Asymmetry (part 3)

The steady decay of search

Feb 26, 2025

(This is the third part of a multi-part series, so you may want to visit Part 1 or Part 2)

For multiple reasons, I haven’t had a great deal of spare brainspace to read or write, so this series has been slower going than I’d originally planned. But if Part 2 of this series was intended to be the “onramp” to the asymmetries of online culture, this episode will try to zip through a few different examples. I’ve talked about how, more and more, the development of that culture feels less like a smooth arc of progress to me, and more like a series of short, semi-stable developments punctuated by longer periods of disruption. That disruption, more often than not, is driven by those who exploit informational asymmetries, converting them into power, resources, access, etc.

Much like the metaphors of mail and addresses conditioned the way that we think about email, the metaphors of page and site affected the way that we approached the web. They imply a stability and location that was once (more or less) the case; while I’m not going to tease this out too much here, I think it’s worth mentioning.

I was lucky enough to get into web design on the ground floor - my friends and I created homepages and websites just as the earliest (visual) web browsers were emerging. Netscape released Navigator in 1994, the first year of my PhD program. For several years, I was attuned pretty closely to web development—if I’d wanted to, I could probably have left academia for a web dev position in industry.1 In those early years, when folks were still imagining what the web might eventually become, Yahoo! emerged as the first high-profile search tool2, and I mention “pages” above, because Yahoo! was organized and functioned much the same way as a library was/did. Eventually, the web began to grow much faster than Yahoo! could cope with, but in the 90s, if you wanted folks to find your pages, you needed to get them onto Yahoo! That involved finding the best hierarchical directory for your site, determining the person responsible for that section of the site, and submitting your URL and a 1-sentence description for their approval (and ideally, inclusion on the site).

Although we make a big deal out of automated text-processing with AI, the shift from human curation of web directories to search engines was a major step in this direction. It also inaugurated the (forever) arms race between search tools and the shady business of search engine optimization. Once web crawlers began to take on the burden of reading the pages themselves, they invoked their opposition, so-called experts and gurus who promised to game these systems on behalf of folks who wanted to place their sites at the top of our search results. This was the brief era of Alta Vista, Hotbot, Lycos, and other search engines.

I’m working from distant memory, but most of the search engines at the time tried to strike some balance between engine and directory. The results, as you can see above, were kludgy and crowded pages. Google’s emergence (and rise to dominance) in the early 2000s had almost as much to do with the clean appearance of the site as it did with the engine behind it.

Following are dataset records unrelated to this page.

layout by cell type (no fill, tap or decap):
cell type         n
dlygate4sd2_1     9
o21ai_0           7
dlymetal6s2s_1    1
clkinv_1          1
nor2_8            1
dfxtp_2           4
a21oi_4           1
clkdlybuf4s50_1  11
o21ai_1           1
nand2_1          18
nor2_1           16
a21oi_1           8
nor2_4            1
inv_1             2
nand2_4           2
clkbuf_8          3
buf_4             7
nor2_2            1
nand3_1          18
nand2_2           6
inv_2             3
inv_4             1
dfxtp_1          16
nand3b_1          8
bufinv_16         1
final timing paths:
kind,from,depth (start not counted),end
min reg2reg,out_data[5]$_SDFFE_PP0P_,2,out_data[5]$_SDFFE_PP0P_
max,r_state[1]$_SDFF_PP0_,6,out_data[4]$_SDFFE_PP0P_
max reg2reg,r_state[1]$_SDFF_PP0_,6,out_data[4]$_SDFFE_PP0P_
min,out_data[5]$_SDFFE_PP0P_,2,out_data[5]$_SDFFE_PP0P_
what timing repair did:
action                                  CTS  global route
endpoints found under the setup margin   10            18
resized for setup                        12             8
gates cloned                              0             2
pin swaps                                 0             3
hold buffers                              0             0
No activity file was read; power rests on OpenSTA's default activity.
## src/rtl/shifter_pkg.sv

```systemverilog
// Shared encodings for the sequential shifter: operation codes, FSM states,
// and small elaboration-time helpers used by both the top and the datapath.
package shifter_pkg;

   typedef enum logic [2:0] {
      MODE_LSL = 3'b000,
      MODE_LSR = 3'b001,
      MODE_ASR = 3'b010,
      MODE_ROL = 3'b011,
      MODE_ROR = 3'b100
   } shift_mode_e;

   typedef enum logic [1:0] {
      ST_IDLE  = 2'd0,
      ST_SHIFT = 2'd1,
      ST_DONE  = 2'd2
   } shift_state_e;

   // Number of bits needed to index 'value' distinct items (ceil(log2(value))).
   function automatic int clog2(input int value);
      int r;
      r = 0;
      while ((1 << r) < value) r = r + 1;
      return r;
   endfunction

   function automatic logic isLegalMode(input logic [2:0] mode);
      return (mode <= 3'd4);
   endfunction

   function automatic logic isRotateMode(input logic [2:0] mode);
      return (mode == MODE_ROL) || (mode == MODE_ROR);
   endfunction

endpackage

```

## src/rtl/shift_step.sv

```systemverilog
// Combinational single-step datapath: shifts or rotates WIDTH bits by k
// positions in the selected mode; k may be anything from 0 to WIDTH.
module shift_step
   import shifter_pkg::*;
#(
   parameter int WIDTH = 8,
   parameter int K_W   = 4
) (
   input  logic [WIDTH-1:0] i_data,
   input  shift_mode_e      i_mode,
   input  logic [K_W-1:0]   i_k,
   output logic [WIDTH-1:0] o_data
);

   // Rotates combine both directions; a zero step shifts the wrap half out by WIDTH.
   always_comb begin
      o_data = i_data;
      case (i_mode)
         MODE_LSL: o_data = i_data << i_k;
         MODE_LSR: o_data = i_data >> i_k;
         MODE_ASR: o_data = $unsigned($signed(i_data) >>> i_k);
         MODE_ROL: o_data = (i_data << i_k) | (i_data >> (WIDTH - int'(i_k)));
         MODE_ROR: o_data = (i_data >> i_k) | (i_data << (WIDTH - int'(i_k)));
         default:  o_data = i_data;
      endcase
   end

endmodule

```

## src/rtl/seq_shifter.sv

```systemverilog
// Multi-cycle barrel-free shifter: captures an operand on start, then moves it
// up to STEP bit positions per clock until the requested count is consumed.
module seq_shifter
   import shifter_pkg::*;
#(
   parameter int WIDTH = 8,
   parameter int STEP  = 1,
   parameter int AMT_W = clog2(WIDTH) + 1
) (
   input  logic             clk,
   input  logic             rst,
   input  logic             start,
   input  logic [WIDTH-1:0] data_in,
   input  logic [2:0]       mode,
   input  logic [AMT_W-1:0] amount,
   output logic             ready,
   output logic             busy,
   output logic             done,
   output logic [WIDTH-1:0] result,
   output logic             err
);

   // Counter only ever holds 0..WIDTH, independent of how wide the amount port is.
   localparam int CNT_W = clog2(WIDTH + 1);

   shift_state_e     r_state;
   shift_state_e     w_nextState;
   shift_mode_e      r_mode;
   logic [WIDTH-1:0] r_work;
   logic [WIDTH-1:0] w_stepped;
   logic [CNT_W-1:0] r_remaining;
   logic [CNT_W-1:0] w_effCount;
   logic [CNT_W-1:0] w_k;
   logic             r_err;
   logic             w_legal;

   // Rotations wrap the count modulo WIDTH; plain shifts saturate at WIDTH.
   always_comb begin
      w_legal    = isLegalMode(mode);
      w_effCount = '0;
      if (w_legal) begin
         if (isRotateMode(mode))
            w_effCount = CNT_W'(int'(amount) % WIDTH);
         else if (int'(amount) > WIDTH)
            w_effCount = CNT_W'(WIDTH);
         else
            w_effCount = CNT_W'(amount);
      end
   end

   assign w_k = (r_remaining > CNT_W'(STEP)) ? CNT_W'(STEP) : r_remaining;

   shift_step #(
      .WIDTH (WIDTH),
      .K_W   (CNT_W)
   ) u_step (
      .i_data (r_work),
      .i_mode (r_mode),
      .i_k    (w_k),
      .o_data (w_stepped)
   );

   always_ff @(posedge clk or posedge rst) begin
      if (rst) r_state <= ST_IDLE;
      else     r_state <= w_nextState;
   end

   // Illegal modes carry a zero count, so they fall straight through to DONE.
   always_comb begin
      w_nextState = r_state;
      case (r_state)
         ST_IDLE: begin
            if (start)
               w_nextState = (w_effCount != '0) ? ST_SHIFT : ST_DONE;
         end
         ST_SHIFT: begin
            if (r_remaining <= CNT_W'(STEP))
               w_nextState = ST_DONE;
         end
         ST_DONE: w_nextState = ST_IDLE;
         default: w_nextState = ST_IDLE;
      endcase
   end

   always_ff @(posedge clk or posedge rst) begin
      if (rst) begin
         r_work      <= '0;
         r_remaining <= '0;
         r_err       <= 1'b0;
         r_mode      <= MODE_LSL;
      end else begin
         case (r_state)
            ST_IDLE: begin
               if (start) begin
                  r_work      <= data_in;
                  r_mode      <= w_legal ? shift_mode_e'(mode) : MODE_LSL;
                  r_remaining <= w_effCount;
                  r_err       <= ~w_legal;
               end
            end
            ST_SHIFT: begin
               r_work      <= w_stepped;
               r_remaining <= r_remaining - w_k;
            end
            default: ;
         endcase
      end
   end

   assign ready  = (r_state == ST_IDLE);
   assign busy   = (r_state == ST_SHIFT);
   assign done   = (r_state == ST_DONE);
   assign result = r_work;
   assign err    = r_err;

endmodule

```

## config.mk

```make
export PLATFORM = sky130hd
export DESIGN_NAME = seq_shifter
export DESIGN_NICKNAME = d
export VERILOG_FILES = /design/src/rtl/shifter_pkg.sv /design/src/rtl/shift_step.sv /design/src/rtl/seq_shifter.sv
export SDC_FILE = /design/constraint.sdc
export NUM_CORES = 1
export LEC_CHECK = 0
export CAP_MARGIN = 20
export CORE_ASPECT_RATIO = 0.6
export CORE_MARGIN = 2
export CORE_UTILIZATION = 40
export DETAILED_ROUTE_END_ITERATION = 8
export PLACE_DENSITY_LB_ADDON = 0.2
export RECOVER_POWER = 50
export SKIP_CTS_REPAIR_TIMING = 1
export SLEW_MARGIN = 0
export SYNTH_ARGS = -nofsm -noshare
export SYNTH_HDL_FRONTEND = slang
export SYNTH_SLANG_ARGS = --single-unit
```

## constraint.sdc

```tcl
create_clock -name clk -period 3.2 [get_ports clk]
set_input_delay 0.32 -clock clk [delete_from_list [all_inputs] [get_ports clk]]
set_output_delay 0.32 -clock clk [all_outputs]
set_load 0.01 [all_outputs]
```

==> impl_metrics.yaml, run 1 <==
status:
  status: "finished, final reports clean"
yosys:
  yosysWarnings: 0
  synth_nets: 226
  synth_fa_ha_area_share_pct: 1.58
  dominantRegCellSynth: "dfrtp_1"
  synth_cells: 206
  synth_xor_area_share_pct: 0
  synth_top_cell_by_area: "dfrtp_1"
  async_flop_share_pct: 100
  seq_area_frac_synth_pct: 28.5
  synth-edff-count: 0
  synth_compound_area_share_pct: 32.2
  synthMuxAreaShare_pct: 7.83
  syn_area_um2: 1580
  ys_top_cells_by_count: "a21oi_1 (21), nand2_1 (20), dfrtp_1 (18), o21ai_0 (12), clkbuf_1 (11)"
  avgSynthCellArea_um2: 7.68
  ys_top_cells_by_area: "dfrtp_1 (28%), a21oi_1 (6.6%), mux2i_1 (5.7%)"
  synth.most_common_cell: "a21oi_1"
  yosys.area_share.simple_pct: 20.9
  synth_top_area_share_pct: 28.5
  synth_top_family_by_area: "compound AO/OA/AOI/OAI gates"
  synth-seq-cells: 18
  synth.distinct_cells: 51
place:
  hpwlAfterDp_um: 3310
  portBuffers: 29
  dpl.cell_count: 267
  place_worst_setup_slack_ps: 427
  gp_congestion: 0.984
  placed_area_um2: 1860
grt:
  use_met3_pct: 5.98
  busiest_layer: "met1"
  grt_use_met1_pct: 34.8
  grtUsageMet2_pct: 28.4
  grt_pass1_wl_um: 7540
  antenna_found_initial: 0
  grt_use_total_pct: 21.9
  grt_pass1_vias: 1454
  grt_start_max_net_pins: 22
  grt-ovfl-total: 0
worst_setup_path:
  reg2reg_slack_ps: 340
  endpoint_kind: "register"
  worstPathMaxFanout: 17
  arrival_ps: 3030
  startpoint_type: "register"
  critPathRequiredTime_ps: 3370
  path_class: "register to register"
  reg2reg_to: "result[0]"
  r2r-start: "r_remaining[1]"
  reg2reg_depth: 8
die:
  placement_rows: 17
  ios: 30
  start_util_pct: 42.5
  core-area_um2: 3720
  dieHeight_um: 52.7
  design.die.area_um2: 4490
  die_x_um: 85.2
sta:
  fin_crit_sh_pct: 89.4
  relSlewSlack_pct: 50.2
  max_clock_freq_ghz: 0.350
  fin_skew_ps: 6.46
  rsz0062_at_grt: "false"
  drv_slew: 0
  hold_viol_final: 0
  period_needed_ps: 2860
  setup_tns_ps: 0
  setup_viol_count_final: 0
  whs_ps: 492
  fin_ws_ps: 341
  tightest_slew_ps: 746
finish:
  diodes: 0
  design_area_um2: 1890
  post-route-util_pct: 50.9
  area_delta_synth_final_pct: 19.7
  fin_nets: 245
  fin_cells: 270
  drive_gt1_share_pct: 4.93
clock_network:
  h-tree-depth: 1
  path_clk_slew_ps: 70
  clk_latency_ps: 260
  numCtsBuffers: 3
  clockRootBuffer: "clkbuf_8"
  cts_tree: "yes"
  clk_path_buf_depth: 2
  clock-sinks: 18
detailed_routing:
  avgViaCountPerCell: 6.13
  vias: 1654
  wl_per_cell_um: 16.8
  postRouteAntennaNets: 0
  dr.first_iter.drc_count: 202
  wirelength_um: 4530
  route.detailed.drc: 0
  dr.pass1.iters: 5
power_and_ir_drop:
  p_total_mw: 2.00
  leakage_nw: 0.762
  vdd_drop_max_mv: 0.485
  cellPowerDensity_nw_per_um2: 1060
min_path:
  hold_start: "err"
  holdPathStages: 2
  min_to: "err"
  hold_class: "register to register"
job:
  drv_cap: 0
[flip-flops by register name (all words and copies together) (netlist names)]
name         flops
r_remaining      4
result           8
r_mode           3
err              1
r_state          2
[cell type report]
type                       count  area [um^2]
multi-input combinational    159          992
inverter                      12         50.0
tap                           47         58.8
sequential                    18          450
clock buffer                   3         41.3
timing repair buffer          31          302
fill                         348         1830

While the SEOptimizers of the era were encouraging web writers to pack their pages with misleading, invisible keywords3 in order to trick the webcrawlers into misreading relevance, Google was mainstreaming PageRank, a new way to measure the relevance of webpages. Rather than crawling a page for the number of times a topic appears on a page, PageRank used the hyperlinks between page to determine its importance. Although this process took some time to sink in, what happened was that links shifted in character; they began as tools for connecting one page to another, but with the emergence of PageRank they turned into implicit endorsements.

ETTO: an interruption

Before I go any further, I want to interrupt myself to recognize that this “arms race,” between search providers and SEOptimizers is a case where asymmetries are exploited on both sides, and ultimately feed into each other. Each side is “cheating,” trying to provide a shorter cut to its goals, whether it’s to attract viewers to its site, charge others for their services, etc. As soon as the web outgrew its initial efforts at human curation, this cycle began. As I’ve been writing the past couple of years, I’ve become more and more convinced of the importance of Goodhart’s Law4, which I’ve written about before.

I thought about this a bit when I came across this piece at Protocolized, about the Efficiency Thoroughness Trade-Off (ETTO). They explain that

Efficiency and thoroughness are both valuable characteristics, but are fundamentally opposed. Erik Hollnagel, a prolific safety researcher, dubbed this the ETTO Principle, short for Efficiency Thoroughness Trade-Off. It’s impossible for an individual to be maximally efficient and thorough at the same time.

With the introduction of automated web crawlers, the search biz looked for an efficient shortcut. Rather than actually reading a webpage, the crawler would process the page for keywords (and this is where Goodhart comes in), and take that accounting as a disconnected measure of the page’s meaning. Rather than writing pages organically, the optimizers would turn that measure into a target, learning that it was more efficient to just pack a page with slop in order to game the crawlers.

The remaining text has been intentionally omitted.